Rest in Peace, Brothers.

S/F

Mason


----------



## masonea (Jul 10, 2009)

Sorry, guys. I forgot the date. July 8, 2009.


----------



## 7point62 (Jul 10, 2009)

MSgt Hayes is said to have been one of those legendary senior S/NCOs, highly respected by all the officers and men who worked with him. L/Cpl Hager was also highly regarded as an armorer and a solid Marine. Rest in Peace, Semper Fi.

Here's wishing 2nd Recon good hunting at Payback Time.


----------



## HOLLiS (Jul 10, 2009)

Rest In Peace, my condolences to the family and friends.

Semper Fi

Hollis


----------



## HoosierAnnie (Jul 10, 2009)

Rest Well, Marines


----------



## MsKitty (Jul 10, 2009)

RIP, and prayers to those left behind for strength and peace in time.


----------



## Rabid Badger (Jul 10, 2009)

Rgr that on payback.....

RIP Warriors...


----------



## 08steeda (Jul 10, 2009)

Prays out to all their friends and families!

RIP Marines!!!


----------



## Gypsy (Jul 10, 2009)

7point62 said:


> Here's wishing 2nd Recon good hunting at Payback Time.



Indeed.

Rest in Peace, Warriors.  My thoughts are with all...


----------



## LibraryLady (Jul 10, 2009)

RIP Marines

Prayers out to your families and your brothers in arms

LL


----------



## Trip_Wire (Jul 10, 2009)

RIP Marines


----------



## tip001 (Jul 10, 2009)

RIP Marines


----------



## ccford11 (Jul 10, 2009)

*Reply*

Rest in peace Marines, our country appreciates your sacrifice and our efforts will continue to hunt down the enemy who took your lives.


----------



## 275ANGER! (Jul 10, 2009)

RIP Marines


----------



## tova (Jul 10, 2009)

RIP, Godspeed, PBS....


----------



## Scotth (Jul 11, 2009)

RIP Marines


----------



## 0699 (Jul 13, 2009)

RIP Marines.

Semper Fidelis.


----------



## TTRNUSMC (Jul 13, 2009)

Rest in Peace Devil Dogs...
Thank you for all you did for us. 
You are alongside my brother now so you are in good company.
Semper Fi
T~


----------



## masonea (Jul 20, 2009)

Here is a link to a write up about MSgt Hayes, to include time and date of funeral services for those who wish to attend.

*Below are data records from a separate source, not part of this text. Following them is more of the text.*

===== config.mk =====
export PLATFORM = sky130hd
export DESIGN_NAME = gls_ram
export DESIGN_NICKNAME = d
export VERILOG_FILES = /design/src/sv/gls_ram.sv
export SDC_FILE = /design/constraint.sdc
export NUM_CORES = 2
export LEC_CHECK = 0
export BUFFER_PORTS_ARGS = -buffer_cell sky130_fd_sc_hd__buf_2
export CAP_MARGIN = 40
export CORE_AREA = 4 4 429 749
export DETAILED_ROUTE_END_ITERATION = 10
export DIE_AREA = 0 0 433 753
export PLACE_DENSITY = 0.65
export REMOVE_ABC_BUFFERS = 1
export SLEW_MARGIN = 20
export SYNTH_ARGS = -nofsm -noshare
export SYNTH_HDL_FRONTEND = slang
export SYNTH_SLANG_ARGS = --single-unit
export TNS_END_PERCENT = 100

===== constraint.sdc =====
create_clock -name i_clk -period 16.7 [get_ports i_clk]
set_clock_uncertainty 0.15 [all_clocks]
set_input_delay 5.01 -clock i_clk [delete_from_list [all_inputs] [get_ports i_clk]]
set_output_delay 5.01 -clock i_clk [all_outputs]
set_load 0.005 [all_outputs]
===== config.mk =====
export PLATFORM = sky130hd
export DESIGN_NAME = indexed_queue_with_removal
export DESIGN_NICKNAME = d
export VERILOG_FILES = /design/src/hw/rtl/iqr_pkg.sv /design/src/hw/rtl/indexed_queue_with_removal.sv /design/src/hw/rtl/iqr_fifo.sv /design/src/hw/rtl/iqr_front.sv /design/src/hw/rtl/iqr_back.sv
export SDC_FILE = /design/constraint.sdc
export NUM_CORES = 1
export LEC_CHECK = 0
export BUFFER_PORTS_ARGS = -buffer_cell sky130_fd_sc_hd__buf_2
export CAP_MARGIN = 5
export CORE_UTILIZATION = 63
export DETAILED_ROUTE_END_ITERATION = 6
export GPL_TIMING_DRIVEN = 0
export HOLD_SLACK_MARGIN = 0.05
export PLACE_DENSITY = 0.84
export SETUP_SLACK_MARGIN = 0.3
export SLEW_MARGIN = 30
export SYNTH_ARGS = -nofsm -noshare
export SYNTH_HDL_FRONTEND = slang
export SYNTH_HIERARCHICAL = 1
export SYNTH_SLANG_ARGS = --single-unit

===== constraint.sdc =====
create_clock -name clk -period 5.85 [get_ports clk]
set_clock_uncertainty 0.2 [all_clocks]
set_input_delay 0.585 -clock clk [delete_from_list [all_inputs] [get_ports clk]]
set_output_delay 0.585 -clock clk [all_outputs]
set_load 0.03 [all_outputs]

http://www.forcerecon.com/MSgt-John-Hayes.htm

And here is the write up about LCpl. Roger Hager.

http://www.forcerecon.com/LCpl-Roger-Hager.htm


----------



## pmc99 (Jul 24, 2009)

rest in peace recon brothers


----------



## SoloKing (Jul 24, 2009)

RIP Brothers, see you in a few


----------



## RackMaster (Jul 25, 2009)

RIP.


----------



## Teufel (Jul 31, 2009)

RIP...


----------



## Ex3 (Jul 31, 2009)

May they rest in peace.


Prayers for a speedy recovery for the injured.


----------



## SgtUSMC8541 (Jul 31, 2009)

RIP My Brothers!

Semper Fi


----------



## racing_kitty (Jul 31, 2009)

Fair winds and following seas, Marines.


----------



## Centermass (Jul 31, 2009)

Rest easy. 

~S~


----------



## XRecon205 (Aug 14, 2009)

As some of you know, the Recon community is a very tight unit. The 2D Recon Bn Association had several representatives present at Arlington, and the written perspectives were moving, to say the least. One observation made by a senior operator was that the only distractor was the people on the outskirts jockeying for position to take photos with their cell phones. Needless to say, no photos were produced by our brothers, only well written observations.

     Thanks to all of you who have left kind words for our brothers.

DK


----------